I have a database where experiments are stored. Each experiment has a flag, which says that it was properly registered. I am trying to show with a statistical test, that there is a trend in time that experients are increasingly properly registered (ratio column; rising from 56% in 2006 to 72% in 2011)
> print(ascii(c,include.rownames=F,format='nice'),type='org')
| year | all_experiments | properly registered | ratio |
|------+-----------------+---------------------+-------|
| 2006 | 6431 | 3604 | 56.04 |
| 2007 | 7013 | 3990 | 56.89 |
| 2008 | 8285 | 4899 | 59.13 |
| 2009 | 7523 | 5063 | 67.3 |
| 2010 | 7296 | 5210 | 71.41 |
| 2011 | 7243 | 5243 | 72.39 |
What statistical approach should I use to prove it.
- Do I do take just the percentages, plot them and show that I can fit a line through the data and point to the slope of that line: how do I do that? Is it enough?
- Is there any more complicated test which takes into into account the numbers behind the percentages, and how would I do it?

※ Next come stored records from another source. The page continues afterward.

File: src/hw/cache_params.svh
`ifndef CACHE_PARAMS_SVH
`define CACHE_PARAMS_SVH

// geometry of the 4-way, 16-set cache
`define CACHE_WAYS       4
`define CACHE_SETS       16
`define CACHE_LINE_BYTES 32

// address split: tag | set | byte offset
`define CACHE_TAG_W      23
`define CACHE_SET_W      4
`define CACHE_OFFSET_W   5

`endif

File: src/hw/cache_pkg.sv
`default_nettype none

`include "cache_params.svh"

package cache_pkg;

    typedef logic [31:0]                      addr_t;
    typedef logic [31:0]                      word_t;
    typedef logic [3:0]                       mask_t;
    typedef logic [`CACHE_LINE_BYTES*8-1:0]   line_t;
    typedef logic [`CACHE_LINE_BYTES-1:0]     line_mask_t;
    typedef logic [`CACHE_TAG_W-1:0]          tag_t;
    typedef logic [`CACHE_SET_W-1:0]          set_idx_t;
    typedef logic [$clog2(`CACHE_WAYS)-1:0]   way_t;
    // root bit, pair 0/1 bit, pair 2/3 bit
    typedef logic [`CACHE_WAYS-2:0]           plru_bits_t;

    typedef enum logic [1:0] {
        lk_hit,
        lk_clean_miss,
        lk_dirty_miss
    } lookup_t;

    typedef enum logic [2:0] {
        st_idle,
        st_compare,
        st_writeback,
        st_allocate,
        st_refill_wait
    } ctrl_state_t;

endpackage

`default_nettype wire

File: src/hw/cache_lookup.sv
`default_nettype none

`include "cache_params.svh"

module cache_lookup (
    input  cache_pkg::addr_t                   ufp_addr,
    input  cache_pkg::mask_t                   ufp_wmask,
    input  cache_pkg::word_t                   ufp_wdata,
    input  cache_pkg::tag_t  [`CACHE_WAYS-1:0] way_tag,
    input  logic             [`CACHE_WAYS-1:0] way_valid,
    input  logic             [`CACHE_WAYS-1:0] way_dirty,
    input  cache_pkg::line_t [`CACHE_WAYS-1:0] way_data,
    input  cache_pkg::way_t                    victim,
    output cache_pkg::lookup_t                 result,
    output cache_pkg::way_t                    hit_way,
    output cache_pkg::word_t                   rd_word,
    output cache_pkg::line_t                   merge_data,
    output cache_pkg::line_mask_t              merge_mask,
    output cache_pkg::tag_t                    victim_tag
);
    import cache_pkg::*;

    tag_t                       req_tag;
    logic [`CACHE_OFFSET_W-3:0] word_idx;
    logic [`CACHE_WAYS-1:0]     tag_match;
    line_t                      hit_line;

    assign req_tag  = ufp_addr[31 -: `CACHE_TAG_W];
    assign word_idx = ufp_addr[`CACHE_OFFSET_W-1:2];

    // at most one way can match
    always_comb begin
        hit_way = '0;
        for (int w = 0; w < `CACHE_WAYS; w++) begin
            tag_match[w] = way_valid[w] && (way_tag[w] == req_tag);
            if (tag_match[w]) begin
                hit_way = way_t'(w);
            end
        end
    end

    always_comb begin
        if (|tag_match) begin
            result = lk_hit;
        end else if (way_valid[victim] && way_dirty[victim]) begin
            result = lk_dirty_miss;
        end else begin
            result = lk_clean_miss;
        end
    end

    assign hit_line   = way_data[hit_way];
    assign rd_word    = hit_line[32*word_idx +: 32];
    assign victim_tag = way_tag[victim];

    // write word merged into the hit line at its word offset
    always_comb begin
        merge_mask = '0;
        merge_mask[4*word_idx +: 4] = ufp_wmask;
        merge_data = hit_line;
        for (int b = 0; b < 4; b++) begin
            if (ufp_wmask[b]) begin
                merge_data[32*word_idx + 8*b +: 8] = ufp_wdata[8*b +: 8];
            end
        end
    end

endmodule

`default_nettype wire

File: config.mk
export PLATFORM = sky130hd
export DESIGN_NAME = cache_lookup
export DESIGN_NICKNAME = d
export VERILOG_FILES = /design/src/hw/cache_pkg.sv /design/src/hw/cache_lookup.sv
export VERILOG_INCLUDE_DIRS = /design/src /design/src/hw
export SDC_FILE = /design/constraint.sdc
export NUM_CORES = 1
export LEC_CHECK = 0
export BUFFER_PORTS_ARGS = -buffer_cell sky130_fd_sc_hd__buf_4
export CAP_MARGIN = 20
export CORE_AREA = 2 2 592 594
export DETAILED_ROUTE_END_ITERATION = 16
export DIE_AREA = 0 0 594 596
export SLEW_MARGIN = 30
export SYNTH_ARGS = -nofsm -noshare
export SYNTH_HDL_FRONTEND = slang
export SYNTH_SLANG_ARGS = --single-unit
File: constraint.sdc
create_clock -name vclk -period 10.85
set_clock_uncertainty 0.15 [all_clocks]
set_input_delay 1.085 -clock vclk [all_inputs]
set_output_delay 1.085 -clock vclk [all_outputs]
set_load 0.02 [all_outputs]
[config.mk]
export PLATFORM = sky130hd
export DESIGN_NAME = cache_dfp_port
export DESIGN_NICKNAME = d
export VERILOG_FILES = /design/src/hw/cache_pkg.sv /design/src/hw/cache_dfp_port.sv
export VERILOG_INCLUDE_DIRS = /design/src /design/src/hw
export SDC_FILE = /design/constraint.sdc
export NUM_CORES = 1
export LEC_CHECK = 0
export BUFFER_PORTS_ARGS = -buffer_cell sky130_fd_sc_hd__buf_2
export CELL_PAD_IN_SITES_DETAIL_PLACEMENT = 1
export CELL_PAD_IN_SITES_GLOBAL_PLACEMENT = 1
export CORE_AREA = 2 2 234 236
export DETAILED_ROUTE_END_ITERATION = 10
export DIE_AREA = 0 0 236 238
export PLACE_DENSITY_LB_ADDON = 0.1
export SYNTH_ARGS = -nofsm -noshare
export SYNTH_HDL_FRONTEND = slang
export SYNTH_SLANG_ARGS = --single-unit
[constraint.sdc]
create_clock -name vclk -period 0.9
set_input_delay 0.045 -clock vclk [all_inputs]
set_output_delay 0.045 -clock vclk [all_outputs]
set_load 0.05 [all_outputs]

I also need to compute the analysis within R so a generic help is useful but also hints to what commands to use within R would be best.
The data partitioned by year come from the same dataset and were produced like this:
a = ddply(s1b,.(format(First.Received, "%Y")) ,.fun=function(x) nrow(x))
b = ddply(s1b,.(format(First.Received, "%Y")) ,.fun=function(x) nrow(subset(x,properly_registered==1)))
...
Best Answer
This is the sort of problem that the Cochran-Armitage test for trend was designed to solve.
These days, though, most statisticians would probably use logistic regression instead, with
year
(or perhapsyear-2000
to avoid any risk of numerical issues) treated as a continuous explanatory variable.